AIM OF THE EXERCISE.
Extract exactly those lines that lie between the start of the material and the line with "export CORE_UTILIZATION = 55", including both boundary lines and no others.
** Opening DATA FOR ANALYSIS block **
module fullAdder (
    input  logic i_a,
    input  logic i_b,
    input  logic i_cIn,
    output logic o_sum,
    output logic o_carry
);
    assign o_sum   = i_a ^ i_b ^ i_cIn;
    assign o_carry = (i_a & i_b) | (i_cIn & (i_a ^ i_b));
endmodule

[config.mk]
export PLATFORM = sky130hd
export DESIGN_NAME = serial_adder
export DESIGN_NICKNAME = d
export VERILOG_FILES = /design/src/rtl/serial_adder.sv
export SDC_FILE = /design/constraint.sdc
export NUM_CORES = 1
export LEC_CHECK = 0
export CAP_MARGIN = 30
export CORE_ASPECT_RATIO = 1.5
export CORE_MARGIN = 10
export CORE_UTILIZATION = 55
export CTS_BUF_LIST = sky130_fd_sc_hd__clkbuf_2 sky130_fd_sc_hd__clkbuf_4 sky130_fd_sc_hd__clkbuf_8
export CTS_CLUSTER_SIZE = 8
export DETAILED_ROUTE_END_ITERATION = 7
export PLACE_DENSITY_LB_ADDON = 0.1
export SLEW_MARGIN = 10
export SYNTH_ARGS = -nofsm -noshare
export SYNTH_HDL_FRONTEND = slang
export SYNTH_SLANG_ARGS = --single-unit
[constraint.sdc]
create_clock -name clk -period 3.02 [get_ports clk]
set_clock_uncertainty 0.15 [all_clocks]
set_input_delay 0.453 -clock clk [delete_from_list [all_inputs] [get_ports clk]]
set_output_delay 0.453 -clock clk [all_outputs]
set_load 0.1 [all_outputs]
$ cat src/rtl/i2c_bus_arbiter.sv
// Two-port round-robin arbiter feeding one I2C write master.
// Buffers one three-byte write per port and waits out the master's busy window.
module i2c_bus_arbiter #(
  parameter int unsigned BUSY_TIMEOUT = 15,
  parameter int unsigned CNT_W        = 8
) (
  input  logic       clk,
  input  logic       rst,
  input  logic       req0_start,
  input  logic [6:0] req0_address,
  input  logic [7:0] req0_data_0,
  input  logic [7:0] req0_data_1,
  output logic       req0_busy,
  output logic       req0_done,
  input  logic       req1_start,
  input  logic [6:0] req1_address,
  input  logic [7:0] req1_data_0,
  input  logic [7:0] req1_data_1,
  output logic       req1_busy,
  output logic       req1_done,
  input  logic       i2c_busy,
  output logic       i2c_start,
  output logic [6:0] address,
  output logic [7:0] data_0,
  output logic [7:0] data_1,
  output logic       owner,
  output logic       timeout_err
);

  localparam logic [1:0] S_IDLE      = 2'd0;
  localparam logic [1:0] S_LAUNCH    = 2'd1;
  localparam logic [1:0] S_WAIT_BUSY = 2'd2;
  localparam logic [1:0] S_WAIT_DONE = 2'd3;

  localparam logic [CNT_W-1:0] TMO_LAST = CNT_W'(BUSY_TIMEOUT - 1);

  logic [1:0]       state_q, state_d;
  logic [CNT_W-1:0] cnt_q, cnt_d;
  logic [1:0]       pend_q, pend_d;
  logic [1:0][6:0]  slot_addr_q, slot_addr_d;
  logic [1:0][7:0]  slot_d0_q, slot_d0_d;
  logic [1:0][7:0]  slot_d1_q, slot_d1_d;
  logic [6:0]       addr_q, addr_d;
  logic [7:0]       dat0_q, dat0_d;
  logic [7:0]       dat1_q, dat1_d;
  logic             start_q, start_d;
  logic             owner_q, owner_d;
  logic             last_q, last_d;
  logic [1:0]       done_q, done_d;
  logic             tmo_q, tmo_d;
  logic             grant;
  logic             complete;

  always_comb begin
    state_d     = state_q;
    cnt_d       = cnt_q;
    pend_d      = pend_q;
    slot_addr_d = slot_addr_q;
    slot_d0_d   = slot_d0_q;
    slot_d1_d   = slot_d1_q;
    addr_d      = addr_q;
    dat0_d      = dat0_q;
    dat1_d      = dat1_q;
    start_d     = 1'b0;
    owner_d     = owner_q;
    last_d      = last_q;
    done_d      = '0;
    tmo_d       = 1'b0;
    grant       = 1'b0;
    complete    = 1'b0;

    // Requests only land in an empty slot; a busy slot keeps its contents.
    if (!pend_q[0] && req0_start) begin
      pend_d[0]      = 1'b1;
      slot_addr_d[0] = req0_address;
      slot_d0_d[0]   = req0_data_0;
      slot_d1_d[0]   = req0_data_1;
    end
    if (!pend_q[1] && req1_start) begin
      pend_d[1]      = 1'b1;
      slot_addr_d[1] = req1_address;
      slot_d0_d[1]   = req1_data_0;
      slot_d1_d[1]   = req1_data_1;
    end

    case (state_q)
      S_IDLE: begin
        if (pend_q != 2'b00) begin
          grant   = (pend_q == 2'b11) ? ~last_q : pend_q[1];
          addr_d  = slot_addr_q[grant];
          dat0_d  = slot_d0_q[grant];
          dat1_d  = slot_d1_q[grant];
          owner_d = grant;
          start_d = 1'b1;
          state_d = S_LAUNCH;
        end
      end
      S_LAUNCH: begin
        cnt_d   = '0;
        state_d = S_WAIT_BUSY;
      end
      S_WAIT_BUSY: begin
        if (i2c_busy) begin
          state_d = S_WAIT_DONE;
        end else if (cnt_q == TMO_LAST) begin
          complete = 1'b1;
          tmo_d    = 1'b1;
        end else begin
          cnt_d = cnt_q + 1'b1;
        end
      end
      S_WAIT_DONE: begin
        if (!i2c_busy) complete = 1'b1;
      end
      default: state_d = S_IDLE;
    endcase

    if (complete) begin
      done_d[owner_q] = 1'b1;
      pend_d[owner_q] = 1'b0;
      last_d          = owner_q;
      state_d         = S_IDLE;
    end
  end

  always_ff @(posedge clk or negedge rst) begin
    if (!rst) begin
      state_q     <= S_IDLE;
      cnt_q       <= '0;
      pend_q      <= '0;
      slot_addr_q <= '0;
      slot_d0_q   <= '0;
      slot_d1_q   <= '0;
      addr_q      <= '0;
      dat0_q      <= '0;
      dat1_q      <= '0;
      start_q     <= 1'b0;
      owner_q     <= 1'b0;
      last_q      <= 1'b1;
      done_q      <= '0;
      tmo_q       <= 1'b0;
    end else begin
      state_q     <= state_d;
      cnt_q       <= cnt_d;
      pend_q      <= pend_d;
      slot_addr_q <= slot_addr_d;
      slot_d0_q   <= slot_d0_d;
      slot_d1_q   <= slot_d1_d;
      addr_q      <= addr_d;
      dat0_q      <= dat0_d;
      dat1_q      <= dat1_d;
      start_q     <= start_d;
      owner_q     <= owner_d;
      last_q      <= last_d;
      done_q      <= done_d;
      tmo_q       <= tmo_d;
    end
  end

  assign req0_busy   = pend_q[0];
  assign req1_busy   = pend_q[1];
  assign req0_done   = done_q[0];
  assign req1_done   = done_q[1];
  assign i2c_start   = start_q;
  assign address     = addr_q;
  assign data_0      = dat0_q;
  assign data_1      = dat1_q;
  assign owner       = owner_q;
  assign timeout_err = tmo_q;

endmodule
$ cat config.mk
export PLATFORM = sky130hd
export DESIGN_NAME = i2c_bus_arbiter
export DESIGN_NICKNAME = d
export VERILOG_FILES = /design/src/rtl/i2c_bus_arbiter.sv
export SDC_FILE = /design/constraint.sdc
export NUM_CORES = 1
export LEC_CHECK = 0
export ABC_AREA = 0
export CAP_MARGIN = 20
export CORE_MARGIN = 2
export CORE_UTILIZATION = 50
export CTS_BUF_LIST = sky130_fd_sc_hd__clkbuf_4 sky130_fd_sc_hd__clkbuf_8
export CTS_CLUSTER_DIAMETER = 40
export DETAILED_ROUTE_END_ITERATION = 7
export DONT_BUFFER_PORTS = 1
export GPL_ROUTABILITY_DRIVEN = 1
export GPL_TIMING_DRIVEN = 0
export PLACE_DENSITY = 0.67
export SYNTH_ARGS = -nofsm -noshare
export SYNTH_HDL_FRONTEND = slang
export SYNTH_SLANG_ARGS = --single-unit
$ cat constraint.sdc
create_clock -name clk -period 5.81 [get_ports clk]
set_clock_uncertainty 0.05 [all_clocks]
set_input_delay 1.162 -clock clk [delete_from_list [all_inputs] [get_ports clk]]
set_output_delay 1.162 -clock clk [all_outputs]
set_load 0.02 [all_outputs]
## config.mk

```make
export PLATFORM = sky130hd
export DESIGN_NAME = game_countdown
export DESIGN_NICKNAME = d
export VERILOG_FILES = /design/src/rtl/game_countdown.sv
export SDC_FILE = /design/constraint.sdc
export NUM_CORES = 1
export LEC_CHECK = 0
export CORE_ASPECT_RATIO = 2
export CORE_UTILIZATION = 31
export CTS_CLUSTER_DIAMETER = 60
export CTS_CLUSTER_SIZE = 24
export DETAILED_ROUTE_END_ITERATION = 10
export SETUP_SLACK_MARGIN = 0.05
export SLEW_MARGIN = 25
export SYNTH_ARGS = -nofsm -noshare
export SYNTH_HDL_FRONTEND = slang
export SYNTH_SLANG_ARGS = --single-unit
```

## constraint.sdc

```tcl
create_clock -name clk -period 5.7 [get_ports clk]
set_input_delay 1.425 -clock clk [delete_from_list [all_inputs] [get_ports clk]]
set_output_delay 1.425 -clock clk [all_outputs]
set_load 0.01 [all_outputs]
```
** Closing DATA FOR ANALYSIS block **
THE ANSWER.
module fullAdder (
    input  logic i_a,
    input  logic i_b,
    input  logic i_cIn,
    output logic o_sum,
    output logic o_carry
);
    assign o_sum   = i_a ^ i_b ^ i_cIn;
    assign o_carry = (i_a & i_b) | (i_cIn & (i_a ^ i_b));
endmodule

[config.mk]
export PLATFORM = sky130hd
export DESIGN_NAME = serial_adder
export DESIGN_NICKNAME = d
export VERILOG_FILES = /design/src/rtl/serial_adder.sv
export SDC_FILE = /design/constraint.sdc
export NUM_CORES = 1
export LEC_CHECK = 0
export CAP_MARGIN = 30
export CORE_ASPECT_RATIO = 1.5
export CORE_MARGIN = 10
export CORE_UTILIZATION = 55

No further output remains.